The OGE did not elaborate on what the "recent events" were. It said that the Congress, the US Government Accountability Officer, Inspector Generals and the Office of Special Counsel had the authority to conduct investigations.

“Conway’s encouragement to buy Ivanka’s stuff would seem to be a clear violation of rules prohibiting misuse of public office for anyone’s private gain," Don W. Fox, former general counsel and former acting director of the Office of Government Ethics (OGE) told the Washington Post.

Chris Lu, a former Obama administration official, said that he and his White House colleagues "would've been fired" if they did what Conway had done. "Then again, our boss cared about ethics," Lu added.

My Obama WH colleagues can chime in. If we did what @KellyannePolls did, we would've been fired. Then again, our boss cared about ethics

Lu, the former United States deputy secretary of labor, also said that Conway "violated" the federal ethics rule issued by the OGE.

Norman Eisen, Obama White House ethics czar, told MSNBC that Conway "is going to need to be disciplined" for violating federal law.

Obama WH Ethics Czar @NormEisen: @KellyannePolls is "going to need to be disciplined" for violating law by saying "…

Eisen told MSNBC that Conway was "flouting one of the most basic rules" of not using public office for the private gain of another.

"She was speaking in her public capacity, to benefit private parties for private gain," Eisen said. "In this case she was doing an advertisement for Ivanka Trump's products. It is contrary to federal law to do what she did. I believe that it's a violation of the rules and she's going to need to be disciplined for it."

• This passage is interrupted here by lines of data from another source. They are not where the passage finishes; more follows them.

**src/rtl/wbcon_txarb_if.sv**
```systemverilog
// Byte-wide AXI-Stream bundle for the TX arbiter: NPORTS source lanes in,
// one merged lane out, plus grant/busy status.
interface wbcon_txarb_if #(
  parameter int NPORTS = 2
);
  logic [NPORTS-1:0]   i_s_axis_tvalid;
  logic [NPORTS-1:0]   o_s_axis_tready;
  logic [8*NPORTS-1:0] i_s_axis_tdata;
  logic [NPORTS-1:0]   i_s_axis_tkeep;
  logic [NPORTS-1:0]   i_s_axis_tlast;
  logic                o_m_axis_tvalid;
  logic                i_m_axis_tready;
  logic [7:0]          o_m_axis_tdata;
  logic                o_m_axis_tkeep;
  logic                o_m_axis_tlast;
  logic [NPORTS-1:0]   o_grant;
  logic                o_busy;

  modport slave (
    input  i_s_axis_tvalid, i_s_axis_tdata, i_s_axis_tkeep, i_s_axis_tlast,
    input  i_m_axis_tready,
    output o_s_axis_tready, o_m_axis_tvalid, o_m_axis_tdata, o_m_axis_tkeep,
    output o_m_axis_tlast, o_grant, o_busy
  );

  modport master (
    output i_s_axis_tvalid, i_s_axis_tdata, i_s_axis_tkeep, i_s_axis_tlast,
    output i_m_axis_tready,
    input  o_s_axis_tready, o_m_axis_tvalid, o_m_axis_tdata, o_m_axis_tkeep,
    input  o_m_axis_tlast, o_grant, o_busy
  );
endinterface

```
**src/rtl/wbcon_txarb.sv**
```systemverilog
// Packet-aware round-robin merge of NPORTS byte streams onto the host TX stream.
// state | meaning
// IDLE  | no grant held; arbitrate among requesting ports starting at rr
// PKT   | grant held on gidx until its TLAST beat is accepted
module wbcon_txarb #(
  parameter int NPORTS = 2,
  parameter int PTR_W  = (NPORTS > 1) ? $clog2(NPORTS) : 1
) (
  input logic         i_clk,
  input logic         i_rst,
  wbcon_txarb_if.slave bus
);
  typedef enum logic {IDLE = 1'b0, PKT = 1'b1} state_t;

  state_t            state_q, state_d;
  logic [PTR_W-1:0]  rr_q, rr_d;
  logic [PTR_W-1:0]  gidx_q, gidx_d;
  logic [PTR_W-1:0]  scan_idx;
  logic              scan_found;
  int                cand;
  int                next_rr;
  logic [NPORTS-1:0] gidx_oh;
  logic [NPORTS-1:0] tready_c;
  logic [NPORTS-1:0] grant_c;
  logic              sel_valid, sel_keep, sel_last;
  logic [7:0]        sel_data;
  logic              out_ready, accept, busy_c;
  logic              m_tvalid_q, m_tkeep_q, m_tlast_q;
  logic [7:0]        m_tdata_q;

  // First requester at or after rr, wrapping modulo NPORTS.
  always_comb begin
    scan_found = 1'b0;
    scan_idx   = '0;
    cand       = 0;
    for (int i = 0; i < NPORTS; i++) begin
      cand = int'(rr_q) + i;
      if (cand >= NPORTS) cand = cand - NPORTS;
      for (int p = 0; p < NPORTS; p++) begin
        if (!scan_found && cand == p && bus.i_s_axis_tvalid[p]) begin
          scan_found = 1'b1;
          scan_idx   = PTR_W'(p);
        end
      end
    end
  end

  always_comb begin
    gidx_oh   = '0;
    sel_valid = 1'b0;
    sel_keep  = 1'b0;
    sel_last  = 1'b0;
    sel_data  = '0;
    for (int p = 0; p < NPORTS; p++) begin
      if (gidx_q == PTR_W'(p)) begin
        gidx_oh[p] = 1'b1;
        sel_valid  = bus.i_s_axis_tvalid[p];
        sel_keep   = bus.i_s_axis_tkeep[p];
        sel_last   = bus.i_s_axis_tlast[p];
        sel_data   = bus.i_s_axis_tdata[8*p +: 8];
      end
    end
  end

  assign out_ready = !m_tvalid_q || bus.i_m_axis_tready;

  always_comb begin
    state_d  = state_q;
    rr_d     = rr_q;
    gidx_d   = gidx_q;
    tready_c = '0;
    grant_c  = '0;
    busy_c   = 1'b0;
    accept   = 1'b0;
    next_rr  = 0;
    case (state_q)
      IDLE: begin
        if (scan_found) begin
          state_d = PKT;
          gidx_d  = scan_idx;
        end
      end
      PKT: begin
        busy_c   = 1'b1;
        grant_c  = gidx_oh;
        tready_c = out_ready ? gidx_oh : '0;
        accept   = sel_valid && out_ready;
        // Always fall back to IDLE after TLAST so there is one arbitration cycle.
        if (accept && sel_last) begin
          next_rr = int'(gidx_q) + 1;
          if (next_rr >= NPORTS) next_rr = 0;
          rr_d    = PTR_W'(next_rr);
          state_d = IDLE;
        end
      end
      default: state_d = IDLE;
    endcase
  end

  always_ff @(posedge i_clk or posedge i_rst) begin
    if (i_rst) begin
      state_q <= IDLE;
      rr_q    <= '0;
      gidx_q  <= '0;
    end else begin
      state_q <= state_d;
      rr_q    <= rr_d;
      gidx_q  <= gidx_d;
    end
  end

  always_ff @(posedge i_clk or posedge i_rst) begin
    if (i_rst) begin
      m_tvalid_q <= 1'b0;
      m_tdata_q  <= '0;
      m_tkeep_q  <= 1'b0;
      m_tlast_q  <= 1'b0;
    end else if (accept) begin
      m_tvalid_q <= 1'b1;
      m_tdata_q  <= sel_data;
      m_tkeep_q  <= sel_keep;
      m_tlast_q  <= sel_last;
    end else if (bus.i_m_axis_tready) begin
      m_tvalid_q <= 1'b0;
    end
  end

  assign bus.o_s_axis_tready = tready_c;
  assign bus.o_grant         = grant_c;
  assign bus.o_busy          = busy_c;
  assign bus.o_m_axis_tvalid = m_tvalid_q;
  assign bus.o_m_axis_tdata  = m_tdata_q;
  assign bus.o_m_axis_tkeep  = m_tkeep_q;
  assign bus.o_m_axis_tlast  = m_tlast_q;
endmodule

```
**src/flat_wrapper.sv**
```systemverilog
// flat-port wrapper written by rule: the top's interface ports become plain ports
module wbcon_txarb_flat 
#(
  parameter int NPORTS = 2,
  parameter int PTR_W  = (NPORTS > 1) ? $clog2(NPORTS) : 1
)
  (i_clk, i_rst, bus_i_s_axis_tvalid, bus_i_s_axis_tdata, bus_i_s_axis_tkeep, bus_i_s_axis_tlast, bus_i_m_axis_tready, bus_o_s_axis_tready, bus_o_m_axis_tvalid, bus_o_m_axis_tdata, bus_o_m_axis_tkeep, bus_o_m_axis_tlast, bus_o_grant, bus_o_busy);
  wbcon_txarb_if #(.NPORTS(NPORTS)) bus_i ();
  input logic i_clk;
  input logic i_rst;
  input wire logic [$bits(bus_i.i_s_axis_tvalid)-1:0] bus_i_s_axis_tvalid;
  input wire logic [$bits(bus_i.i_s_axis_tdata)-1:0] bus_i_s_axis_tdata;
  input wire logic [$bits(bus_i.i_s_axis_tkeep)-1:0] bus_i_s_axis_tkeep;
  input wire logic [$bits(bus_i.i_s_axis_tlast)-1:0] bus_i_s_axis_tlast;
  input wire logic [$bits(bus_i.i_m_axis_tready)-1:0] bus_i_m_axis_tready;
  output wire logic [$bits(bus_i.o_s_axis_tready)-1:0] bus_o_s_axis_tready;
  output wire logic [$bits(bus_i.o_m_axis_tvalid)-1:0] bus_o_m_axis_tvalid;
  output wire logic [$bits(bus_i.o_m_axis_tdata)-1:0] bus_o_m_axis_tdata;
  output wire logic [$bits(bus_i.o_m_axis_tkeep)-1:0] bus_o_m_axis_tkeep;
  output wire logic [$bits(bus_i.o_m_axis_tlast)-1:0] bus_o_m_axis_tlast;
  output wire logic [$bits(bus_i.o_grant)-1:0] bus_o_grant;
  output wire logic [$bits(bus_i.o_busy)-1:0] bus_o_busy;
  assign bus_i.i_s_axis_tvalid = bus_i_s_axis_tvalid;
  assign bus_i.i_s_axis_tdata = bus_i_s_axis_tdata;
  assign bus_i.i_s_axis_tkeep = bus_i_s_axis_tkeep;
  assign bus_i.i_s_axis_tlast = bus_i_s_axis_tlast;
  assign bus_i.i_m_axis_tready = bus_i_m_axis_tready;
  assign bus_o_s_axis_tready = bus_i.o_s_axis_tready;
  assign bus_o_m_axis_tvalid = bus_i.o_m_axis_tvalid;
  assign bus_o_m_axis_tdata = bus_i.o_m_axis_tdata;
  assign bus_o_m_axis_tkeep = bus_i.o_m_axis_tkeep;
  assign bus_o_m_axis_tlast = bus_i.o_m_axis_tlast;
  assign bus_o_grant = bus_i.o_grant;
  assign bus_o_busy = bus_i.o_busy;
  wbcon_txarb #(.NPORTS(NPORTS), .PTR_W(PTR_W)) u_core (.i_clk(i_clk), .i_rst(i_rst), .bus(bus_i));
endmodule
```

He said that White House counsel, and ultimately the president, is "going to be responsible for doing something about that."

"We can't have federal officials breaking federal law," Eisen said.

Eisen also criticized Donald Trump Jr. for attacking Nordstrom by tweeting a Breitbart story about women reportedly planning to boycott the retailer.

Exclusive — Women Nationwide Cut Up Nordstrom’s Cards, Plan Boycotts After Political Decision to Drop Ivanka Trump

"American law doesn't allow this," Eisen told MSNBC. "For example, the California unfair competition law where Nordstrom has a lot of stores. One of the broadest laws of its kind in the country, it says you can't unfairly attack a business. And that's what's happening here."

"This is the behavior of a mafia don defending his turf. Not the president of the United States," Eisen added.

Citizens for Responsibility and Ethics in Washington (CREW) filed a complaint with the OGE and the White House Counsel's Office, urging them to investigate Conway's "apparent violation of federal law" and "take any necessary disciplinary action."

"As the law makes clear, public officials should not use their offices for either their own private gain or the private gain of others," CREW said in the complaint to the White House Counsel. "Ms Conway appears to have violated both the letter and the spirit of these rules when she used her position to endorse the accessories and clothing line of Ms. Trump, the daughter of the president."